> **WHAT TO WORK ON**
Going line by line through the entries, count those containing "signal" and state only the result.

> **DATA SUPPLIED**

**config.mk**
```make
export PLATFORM = sky130hd
export DESIGN_NAME = rv_pc_unit
export DESIGN_NICKNAME = d
export VERILOG_FILES = /design/src/design/rv_pkg.sv /design/src/design/rv_pc_unit.sv
export SDC_FILE = /design/constraint.sdc
export NUM_CORES = 1
export LEC_CHECK = 0
export BUFFER_PORTS_ARGS = -buffer_cell sky130_fd_sc_hd__buf_2
export CAP_MARGIN = 20
export CELL_PAD_IN_SITES_DETAIL_PLACEMENT = 0
export CELL_PAD_IN_SITES_GLOBAL_PLACEMENT = 1
export CORE_AREA = 2 2 127 129
export CTS_CLUSTER_SIZE = 28
export DETAILED_ROUTE_END_ITERATION = 10
export DIE_AREA = 0 0 129 131
export PLACE_DENSITY = 0.77
export SYNTH_ARGS = -nofsm -noshare
export SYNTH_HDL_FRONTEND = slang
export SYNTH_SLANG_ARGS = --single-unit
```
**constraint.sdc**
```tcl
create_clock -name clk -period 2 [get_ports clk]
set_input_delay 0.1 -clock clk [delete_from_list [all_inputs] [get_ports clk]]
set_output_delay 0.1 -clock clk [all_outputs]
set_load 0.005 [all_outputs]
```
**src/design/rv_pkg.sv**
```systemverilog
`default_nettype none

package rv_pkg;

  // register and pc width
  localparam int unsigned xlen = 64;

  // first fetch address after reset
  localparam logic [xlen-1:0] reset_pc = '0;

  // ebreak has one fixed encoding
  localparam logic [31:0] ebreak_word = 32'h0010_0073;

  // funct3 codes shared by op and op_imm
  localparam logic [2:0] f3_add = 3'b000;
  localparam logic [2:0] f3_slt = 3'b010;
  localparam logic [2:0] f3_xor = 3'b100;
  localparam logic [2:0] f3_or  = 3'b110;
  localparam logic [2:0] f3_and = 3'b111;

  // funct7 for op, alt selects sub
  localparam logic [6:0] f7_base = 7'b000_0000;
  localparam logic [6:0] f7_alt  = 7'b010_0000;

  // major opcodes of the supported subset
  typedef enum logic [6:0] {
    opc_op_imm = 7'b001_0011,
    opc_op     = 7'b011_0011,
    opc_lui    = 7'b011_0111,
    opc_auipc  = 7'b001_0111,
    opc_jal    = 7'b110_1111,
    opc_system = 7'b111_0011
  } opcode_e;

  typedef enum logic [2:0] {
    alu_add,
    alu_sub,
    alu_slt,
    alu_xor,
    alu_or,
    alu_and
  } alu_op_e;

  // one instruction word, four format views
  typedef union packed {
    struct packed {
      logic [6:0] funct7;
      logic [4:0] rs2;
      logic [4:0] rs1;
      logic [2:0] funct3;
      logic [4:0] rd;
      logic [6:0] opcode;
    } r;
    struct packed {
      logic [11:0] imm;
      logic [4:0]  rs1;
      logic [2:0]  funct3;
      logic [4:0]  rd;
      logic [6:0]  opcode;
    } i;
    struct packed {
      logic [19:0] imm;
      logic [4:0]  rd;
      logic [6:0]  opcode;
    } u;
    // jump immediate bits as scrambled by the isa
    struct packed {
      logic       imm20;
      logic [9:0] imm10_1;
      logic       imm11;
      logic [7:0] imm19_12;
      logic [4:0] rd;
      logic [6:0] opcode;
    } j;
  } inst_t;

  // decoded controls for one cycle
  typedef struct packed {
    logic [4:0]      rs1;
    logic [4:0]      rs2;
    logic [4:0]      rd;
    logic [xlen-1:0] imm;
    alu_op_e         alu_op;
    logic            a_sel_pc;
    logic            a_zero;
    logic            b_sel_imm;
    logic            wb_link;
    logic            we;
    logic            jump;
    logic            valid;
  } ctrl_t;

  // one record per executed instruction
  typedef struct packed {
    logic            valid;
    logic [xlen-1:0] pc;
    logic [31:0]     inst;
    logic [4:0]      rd;
    logic            we;
    logic [xlen-1:0] wdata;
  } retire_t;

endpackage

`default_nettype wire

```
**src/design/rv_pc_unit.sv**
```systemverilog
`default_nettype none

module rv_pc_unit (
  input  logic          clk,
  input  logic          rst,
  input  rv_pkg::ctrl_t ctrl,
  input  logic [63:0]   target,
  output logic [63:0]   pc
);
  import rv_pkg::*;

  logic [63:0] next_pc;

  // jump target, fall through, or hold
  always_comb begin
    if (ctrl.valid && ctrl.jump) begin
      next_pc = target;
    end else if (ctrl.valid) begin
      next_pc = pc + 64'd4;
    end else begin
      // ebreak, illegal word or halted
      next_pc = pc;
    end
  end

  always_ff @(posedge clk) begin
    if (rst) begin
      pc <= reset_pc;
    end else begin
      pc <= next_pc;
    end
  end

endmodule

`default_nettype wire

```
## Word level (Yosys, flattened, before mapping)

Index checks and enable logic that the tools add are counted.

- Word-level logic and storage cells: 6
- Bits in registers: 64
- Input bits: 155

- Add/subtract/negate cells: 1
- Multiplexer cells: 2
- Reductions and logical operators: 2

Operators by type and width:

| kind | count |
|---|---|
| 64-bit 2-to-1 mux | 2 |
| 64-bit by 3-bit adder with 64-bit output (second input constant) | 1 |
| 2-bit nonzero test | 1 |
| 1-bit logical AND | 1 |

## Longest topological paths before layout

- Depth after elaboration: 3
- Depth in mapped cells: 7

## Least setup slack after synthesis

No wires, ideal clock.

- Path type: register to register
- From: register pc[2]
- To: register pc[52]
- Data required time: 1.938 ns
- Setup time: 0.062 ns
- Buffers on the path: 0
- Setup slack: -0.029 ns
- Cell stages (with the launch flop): 7
- Data arrival time: 1.967 ns
- Cell sequence: dfxtp_1 > ha_1 > nand3_1 > nor4_1 > nand4_1 > or4_1 > nand3_1

- Word-level cells in the longest chain between the ends: 3

Ends and longest elaborated chain:

| element | line | text |
|---|---|---|
| from (decl) | rv_pc_unit.sv:8 | `output logic [63:0] pc` |
| from (signal assigned) | rv_pc_unit.sv:28 | `pc <= reset_pc;` |
| from (signal assigned) | rv_pc_unit.sv:30 | `pc <= next_pc;` |
| 64-bit by 3-bit adder with 64-bit output | rv_pc_unit.sv:19 | `next_pc = pc + 64'd4;` |
| 64-bit 2-to-1 mux | rv_pc_unit.sv:18 | `end else if (ctrl.valid) begin` |
| 64-bit 2-to-1 mux | rv_pc_unit.sv:16 | `if (ctrl.valid && ctrl.jump) begin` |

Every way passes these cells. The select of a mux whose other input is x is not followed.
A chain may end at the register's enable or synchronous reset.

## Worst setup path in the final report

- From: register pc[2]
- To: register pc[57]

The elaborated chain is that of the path after synthesis.

==> qor.yml <==
status: "complete, no violations"
fillers: 1645
ir_worst_vdd_mv: 0.410
busiest_layer: "met2"
hold_slack_ns: 0.0000643
fp.coreArea_mm2: 0.0156
syn_to_final_growth_pct: 52.4
async_flop_share: 0
dpl.hpwl_um: 13000
die_width_um: 129
synth-edff-count: 0
setup_viol: 0
regArea_mm2: 0.00131
use_met2: 0.340
grt_pass1_wl_um: 26500
mostFrequentLayoutCell: "buf_2"
synth_xor_area_frac: 0
cts_buffers: 9
rsz0062_at_grt: "yes"
vias: 5521
worstSetupPathType: "flop to flop"
grt_max_degree: 37
fmax_mhz: 507
nNetsFinal: 957
port_buffers: 131
fin_worst_skew_ns: 0.00885
cts_tree: "built"
fin_area_mm2: 0.00649
critPathArrivalTime_ns: 2.25
io_pins: 219
synthAdderAreaFrac: 0.00294
reg.largest.list: "pc x64"
grt_pass1_vias: 4976
root_buffer: "clkbuf_16"
layout_common_cells: "131 x buf_2, 125 x buf_4, 52 x nand2_1, 46 x dfxtp_1, 41 x nor2_1"
drt-initial-drc-count: 456
drt_wl_total_um: 17600
avgViaCountPerCell: 5.40
routabilityCongestion: 0.836
path_cells: "buf_6 -> and4_4 -> nand4_4 -> or4b_4 -> or4_1 -> a31oi_1"
largest_reg_flops: 64
synth_area_mm2: 0.00426
grt_util_met1: 0.264
crit_fanout: 3
dr.pass1.iters: 5
clk_pin_slew_ns: 0.06
drc_errors: 0
max_slew_margin: 0.609
cap_violations: 0
synth_flop_cell: "dfxtp_1"
syn_avg_cell_area_um2: 7.53
synth_cell_types: 61
endpoint_kind: "flop"
track_usage: 0.202
power.density_mw_per_mm2: 571
yosysWarningCount: 0
hp-class: "input pin to flop"
floorplan.initialDensity: 0.273
postPlaceCellArea_mm2: 0.00595
synth_top_family_by_area: "simple AND/OR/NAND/NOR gates"
largest_register: "pc"
die_h_um: 131
synth_seq_cells: 64
synthSimpleGateAreaFrac: 0.349
hold_violations: 0
cpMaxStageDelayCell: "or4b_4"
period_minus_slack_ns: 1.97
fin_crit_sh: 0.987
clockBufferDepth: 2
startpoint_type: "flop"
final_antenna_net_count: 0
cts.sinks: 64
leakage_uw: 0.00269
drv_slew: 0
std_cell_rows: 46
synth_compound_area_frac: 0.286
yosys-mux-area-fraction: 0.0144
htreeDepth: 3
antenna_cells: 0
dieArea_mm2: 0.0169
grt_util_met3: 0.0391
synth_nets: 722
required_ns: 2.27
avgRoutedWirePerCell_um: 17.2
worstSkewPairLatency_ns: 0.35
drive_gt1_frac: 0.406
syn_inst: 566
slowest_delay_ns: 0.50
multi_input_area_mm2: 0.00291
finalPower_uw: 3710
yosysSeqAreaShare: 0.301
worst_slew_pin_slew_ns: 0.585
overflow: 0
antenna_found_initial: 0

> **EXERCISE OUTPUT**
2